◆ **Exercise objective**: Please reproduce the following records exactly, with nothing omitted.

BEGIN

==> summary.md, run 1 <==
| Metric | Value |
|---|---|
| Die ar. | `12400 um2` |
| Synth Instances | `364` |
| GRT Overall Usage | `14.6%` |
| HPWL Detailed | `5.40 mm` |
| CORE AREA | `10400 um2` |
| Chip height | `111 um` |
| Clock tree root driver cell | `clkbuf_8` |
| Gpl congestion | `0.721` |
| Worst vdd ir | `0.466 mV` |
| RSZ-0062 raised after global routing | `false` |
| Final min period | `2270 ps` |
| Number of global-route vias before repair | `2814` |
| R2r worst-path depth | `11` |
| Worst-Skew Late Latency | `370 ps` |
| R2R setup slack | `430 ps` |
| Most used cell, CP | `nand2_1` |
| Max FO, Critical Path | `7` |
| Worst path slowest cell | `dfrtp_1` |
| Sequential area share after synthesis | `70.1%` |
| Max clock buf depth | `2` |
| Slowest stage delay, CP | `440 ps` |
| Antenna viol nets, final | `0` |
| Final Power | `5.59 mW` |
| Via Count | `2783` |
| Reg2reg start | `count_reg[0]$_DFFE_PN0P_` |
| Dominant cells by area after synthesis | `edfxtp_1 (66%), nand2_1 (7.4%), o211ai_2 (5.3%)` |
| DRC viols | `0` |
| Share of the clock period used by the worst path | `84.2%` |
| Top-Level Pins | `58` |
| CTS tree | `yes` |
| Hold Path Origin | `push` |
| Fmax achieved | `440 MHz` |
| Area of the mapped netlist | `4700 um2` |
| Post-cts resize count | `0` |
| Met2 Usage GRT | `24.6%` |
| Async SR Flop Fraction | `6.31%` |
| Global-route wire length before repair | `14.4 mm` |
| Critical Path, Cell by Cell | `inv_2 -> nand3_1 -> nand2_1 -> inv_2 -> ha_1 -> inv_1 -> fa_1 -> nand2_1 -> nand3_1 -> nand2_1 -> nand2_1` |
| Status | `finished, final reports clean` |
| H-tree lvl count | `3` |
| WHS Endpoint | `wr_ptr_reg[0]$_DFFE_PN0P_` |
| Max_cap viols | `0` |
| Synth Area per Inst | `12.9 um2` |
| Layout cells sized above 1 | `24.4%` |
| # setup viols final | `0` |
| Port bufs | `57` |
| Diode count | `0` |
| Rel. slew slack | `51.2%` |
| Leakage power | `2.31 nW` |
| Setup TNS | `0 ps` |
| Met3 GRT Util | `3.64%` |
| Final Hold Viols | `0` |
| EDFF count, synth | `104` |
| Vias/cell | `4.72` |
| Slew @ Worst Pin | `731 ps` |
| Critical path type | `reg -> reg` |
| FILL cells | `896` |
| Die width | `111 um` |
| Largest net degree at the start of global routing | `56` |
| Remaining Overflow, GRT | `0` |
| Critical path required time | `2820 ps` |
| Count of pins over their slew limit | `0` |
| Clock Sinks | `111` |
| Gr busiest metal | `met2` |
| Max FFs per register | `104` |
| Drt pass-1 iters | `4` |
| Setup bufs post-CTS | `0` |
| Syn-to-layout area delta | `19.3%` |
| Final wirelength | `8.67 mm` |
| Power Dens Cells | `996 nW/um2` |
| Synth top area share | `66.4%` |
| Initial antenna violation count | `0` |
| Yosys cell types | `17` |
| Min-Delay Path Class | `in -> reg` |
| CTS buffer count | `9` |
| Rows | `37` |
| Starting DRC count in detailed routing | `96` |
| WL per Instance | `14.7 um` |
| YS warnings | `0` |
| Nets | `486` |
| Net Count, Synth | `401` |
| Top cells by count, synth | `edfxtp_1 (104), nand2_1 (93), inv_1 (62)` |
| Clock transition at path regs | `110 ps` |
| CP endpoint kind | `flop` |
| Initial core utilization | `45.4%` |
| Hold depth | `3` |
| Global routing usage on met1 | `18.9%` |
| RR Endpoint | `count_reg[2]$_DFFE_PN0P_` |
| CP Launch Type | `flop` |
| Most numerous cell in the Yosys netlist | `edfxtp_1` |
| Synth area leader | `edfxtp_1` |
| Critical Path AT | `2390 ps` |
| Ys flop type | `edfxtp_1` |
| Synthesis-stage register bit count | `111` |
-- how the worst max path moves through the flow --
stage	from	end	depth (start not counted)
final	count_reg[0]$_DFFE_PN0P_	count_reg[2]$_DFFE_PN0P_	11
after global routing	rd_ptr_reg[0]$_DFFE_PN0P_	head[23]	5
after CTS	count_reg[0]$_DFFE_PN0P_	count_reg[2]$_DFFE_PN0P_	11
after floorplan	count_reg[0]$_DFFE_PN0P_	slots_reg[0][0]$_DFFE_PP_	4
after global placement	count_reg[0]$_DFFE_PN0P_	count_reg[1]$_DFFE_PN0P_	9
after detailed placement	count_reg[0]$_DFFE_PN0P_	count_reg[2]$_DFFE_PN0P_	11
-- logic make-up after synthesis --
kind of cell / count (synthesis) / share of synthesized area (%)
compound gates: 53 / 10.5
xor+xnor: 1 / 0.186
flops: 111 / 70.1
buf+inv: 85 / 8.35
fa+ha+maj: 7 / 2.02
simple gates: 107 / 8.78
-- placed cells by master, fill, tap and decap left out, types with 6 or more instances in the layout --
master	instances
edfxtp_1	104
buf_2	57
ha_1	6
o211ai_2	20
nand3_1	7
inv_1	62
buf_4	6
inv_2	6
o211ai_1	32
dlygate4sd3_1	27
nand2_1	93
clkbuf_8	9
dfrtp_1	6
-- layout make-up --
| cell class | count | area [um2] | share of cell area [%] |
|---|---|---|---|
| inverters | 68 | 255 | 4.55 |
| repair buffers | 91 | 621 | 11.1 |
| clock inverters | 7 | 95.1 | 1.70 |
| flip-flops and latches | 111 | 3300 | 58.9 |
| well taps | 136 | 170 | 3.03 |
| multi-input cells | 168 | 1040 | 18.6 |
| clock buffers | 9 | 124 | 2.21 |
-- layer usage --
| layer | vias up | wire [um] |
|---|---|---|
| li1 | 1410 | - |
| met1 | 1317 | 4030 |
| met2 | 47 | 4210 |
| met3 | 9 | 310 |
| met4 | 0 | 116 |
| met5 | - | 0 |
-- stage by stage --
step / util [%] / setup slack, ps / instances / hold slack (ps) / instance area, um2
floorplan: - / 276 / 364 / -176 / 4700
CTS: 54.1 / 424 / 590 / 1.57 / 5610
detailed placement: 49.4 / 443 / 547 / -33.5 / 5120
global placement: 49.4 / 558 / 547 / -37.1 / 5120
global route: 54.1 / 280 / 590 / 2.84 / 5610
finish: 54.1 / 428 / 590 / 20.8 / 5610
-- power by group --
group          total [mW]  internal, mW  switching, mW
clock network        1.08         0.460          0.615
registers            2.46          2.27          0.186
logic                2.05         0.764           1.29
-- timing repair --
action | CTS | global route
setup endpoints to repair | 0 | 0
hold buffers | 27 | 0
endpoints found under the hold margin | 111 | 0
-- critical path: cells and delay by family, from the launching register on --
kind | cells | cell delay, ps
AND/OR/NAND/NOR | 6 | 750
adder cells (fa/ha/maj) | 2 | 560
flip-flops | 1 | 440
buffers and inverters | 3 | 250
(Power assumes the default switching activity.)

END

◆ **Result of the task**:
==> summary.md, run 1 <==
| Metric | Value |
|---|---|
| Die ar. | `12400 um2` |
| Synth Instances | `364` |
| GRT Overall Usage | `14.6%` |
| HPWL Detailed | `5.40 mm` |
| CORE AREA | `10400 um2` |
| Chip height | `111 um` |
| Clock tree root driver cell | `clkbuf_8` |
| Gpl congestion | `0.721` |
| Worst vdd ir | `0.466 mV` |
| RSZ-0062 raised after global routing | `false` |
| Final min period | `2270 ps` |
| Number of global-route vias before repair | `2814` |
| R2r worst-path depth | `11` |
| Worst-Skew Late Latency | `370 ps` |
| R2R setup slack | `430 ps` |
| Most used cell, CP | `nand2_1` |
| Max FO, Critical Path | `7` |
| Worst path slowest cell | `dfrtp_1` |
| Sequential area share after synthesis | `70.1%` |
| Max clock buf depth | `2` |
| Slowest stage delay, CP | `440 ps` |
| Antenna viol nets, final | `0` |
| Final Power | `5.59 mW` |
| Via Count | `2783` |
| Reg2reg start | `count_reg[0]$_DFFE_PN0P_` |
| Dominant cells by area after synthesis | `edfxtp_1 (66%), nand2_1 (7.4%), o211ai_2 (5.3%)` |
| DRC viols | `0` |
| Share of the clock period used by the worst path | `84.2%` |
| Top-Level Pins | `58` |
| CTS tree | `yes` |
| Hold Path Origin | `push` |
| Fmax achieved | `440 MHz` |
| Area of the mapped netlist | `4700 um2` |
| Post-cts resize count | `0` |
| Met2 Usage GRT | `24.6%` |
| Async SR Flop Fraction | `6.31%` |
| Global-route wire length before repair | `14.4 mm` |
| Critical Path, Cell by Cell | `inv_2 -> nand3_1 -> nand2_1 -> inv_2 -> ha_1 -> inv_1 -> fa_1 -> nand2_1 -> nand3_1 -> nand2_1 -> nand2_1` |
| Status | `finished, final reports clean` |
| H-tree lvl count | `3` |
| WHS Endpoint | `wr_ptr_reg[0]$_DFFE_PN0P_` |
| Max_cap viols | `0` |
| Synth Area per Inst | `12.9 um2` |
| Layout cells sized above 1 | `24.4%` |
| # setup viols final | `0` |
| Port bufs | `57` |
| Diode count | `0` |
| Rel. slew slack | `51.2%` |
| Leakage power | `2.31 nW` |
| Setup TNS | `0 ps` |
| Met3 GRT Util | `3.64%` |
| Final Hold Viols | `0` |
| EDFF count, synth | `104` |
| Vias/cell | `4.72` |
| Slew @ Worst Pin | `731 ps` |
| Critical path type | `reg -> reg` |
| FILL cells | `896` |
| Die width | `111 um` |
| Largest net degree at the start of global routing | `56` |
| Remaining Overflow, GRT | `0` |
| Critical path required time | `2820 ps` |
| Count of pins over their slew limit | `0` |
| Clock Sinks | `111` |
| Gr busiest metal | `met2` |
| Max FFs per register | `104` |
| Drt pass-1 iters | `4` |
| Setup bufs post-CTS | `0` |
| Syn-to-layout area delta | `19.3%` |
| Final wirelength | `8.67 mm` |
| Power Dens Cells | `996 nW/um2` |
| Synth top area share | `66.4%` |
| Initial antenna violation count | `0` |
| Yosys cell types | `17` |
| Min-Delay Path Class | `in -> reg` |
| CTS buffer count | `9` |
| Rows | `37` |
| Starting DRC count in detailed routing | `96` |
| WL per Instance | `14.7 um` |
| YS warnings | `0` |
| Nets | `486` |
| Net Count, Synth | `401` |
| Top cells by count, synth | `edfxtp_1 (104), nand2_1 (93), inv_1 (62)` |
| Clock transition at path regs | `110 ps` |
| CP endpoint kind | `flop` |
| Initial core utilization | `45.4%` |
| Hold depth | `3` |
| Global routing usage on met1 | `18.9%` |
| RR Endpoint | `count_reg[2]$_DFFE_PN0P_` |
| CP Launch Type | `flop` |
| Most numerous cell in the Yosys netlist | `edfxtp_1` |
| Synth area leader | `edfxtp_1` |
| Critical Path AT | `2390 ps` |
| Ys flop type | `edfxtp_1` |
| Synthesis-stage register bit count | `111` |
-- how the worst max path moves through the flow --
stage	from	end	depth (start not counted)
final	count_reg[0]$_DFFE_PN0P_	count_reg[2]$_DFFE_PN0P_	11
after global routing	rd_ptr_reg[0]$_DFFE_PN0P_	head[23]	5
after CTS	count_reg[0]$_DFFE_PN0P_	count_reg[2]$_DFFE_PN0P_	11
after floorplan	count_reg[0]$_DFFE_PN0P_	slots_reg[0][0]$_DFFE_PP_	4
after global placement	count_reg[0]$_DFFE_PN0P_	count_reg[1]$_DFFE_PN0P_	9
after detailed placement	count_reg[0]$_DFFE_PN0P_	count_reg[2]$_DFFE_PN0P_	11
-- logic make-up after synthesis --
kind of cell / count (synthesis) / share of synthesized area (%)
compound gates: 53 / 10.5
xor+xnor: 1 / 0.186
flops: 111 / 70.1
buf+inv: 85 / 8.35
fa+ha+maj: 7 / 2.02
simple gates: 107 / 8.78
-- placed cells by master, fill, tap and decap left out, types with 6 or more instances in the layout --
master	instances
edfxtp_1	104
buf_2	57
ha_1	6
o211ai_2	20
nand3_1	7
inv_1	62
buf_4	6
inv_2	6
o211ai_1	32
dlygate4sd3_1	27
nand2_1	93
clkbuf_8	9
dfrtp_1	6
-- layout make-up --
| cell class | count | area [um2] | share of cell area [%] |
|---|---|---|---|
| inverters | 68 | 255 | 4.55 |
| repair buffers | 91 | 621 | 11.1 |
| clock inverters | 7 | 95.1 | 1.70 |
| flip-flops and latches | 111 | 3300 | 58.9 |
| well taps | 136 | 170 | 3.03 |
| multi-input cells | 168 | 1040 | 18.6 |
| clock buffers | 9 | 124 | 2.21 |
-- layer usage --
| layer | vias up | wire [um] |
|---|---|---|
| li1 | 1410 | - |
| met1 | 1317 | 4030 |
| met2 | 47 | 4210 |
| met3 | 9 | 310 |
| met4 | 0 | 116 |
| met5 | - | 0 |
-- stage by stage --
step / util [%] / setup slack, ps / instances / hold slack (ps) / instance area, um2
floorplan: - / 276 / 364 / -176 / 4700
CTS: 54.1 / 424 / 590 / 1.57 / 5610
detailed placement: 49.4 / 443 / 547 / -33.5 / 5120
global placement: 49.4 / 558 / 547 / -37.1 / 5120
global route: 54.1 / 280 / 590 / 2.84 / 5610
finish: 54.1 / 428 / 590 / 20.8 / 5610
-- power by group --
group          total [mW]  internal, mW  switching, mW
clock network        1.08         0.460          0.615
registers            2.46          2.27          0.186
logic                2.05         0.764           1.29
-- timing repair --
action | CTS | global route
setup endpoints to repair | 0 | 0
hold buffers | 27 | 0
endpoints found under the hold margin | 111 | 0
-- critical path: cells and delay by family, from the launching register on --
kind | cells | cell delay, ps
AND/OR/NAND/NOR | 6 | 750
adder cells (fa/ha/maj) | 2 | 560
flip-flops | 1 | 440
buffers and inverters | 3 | 250
(Power assumes the default switching activity.)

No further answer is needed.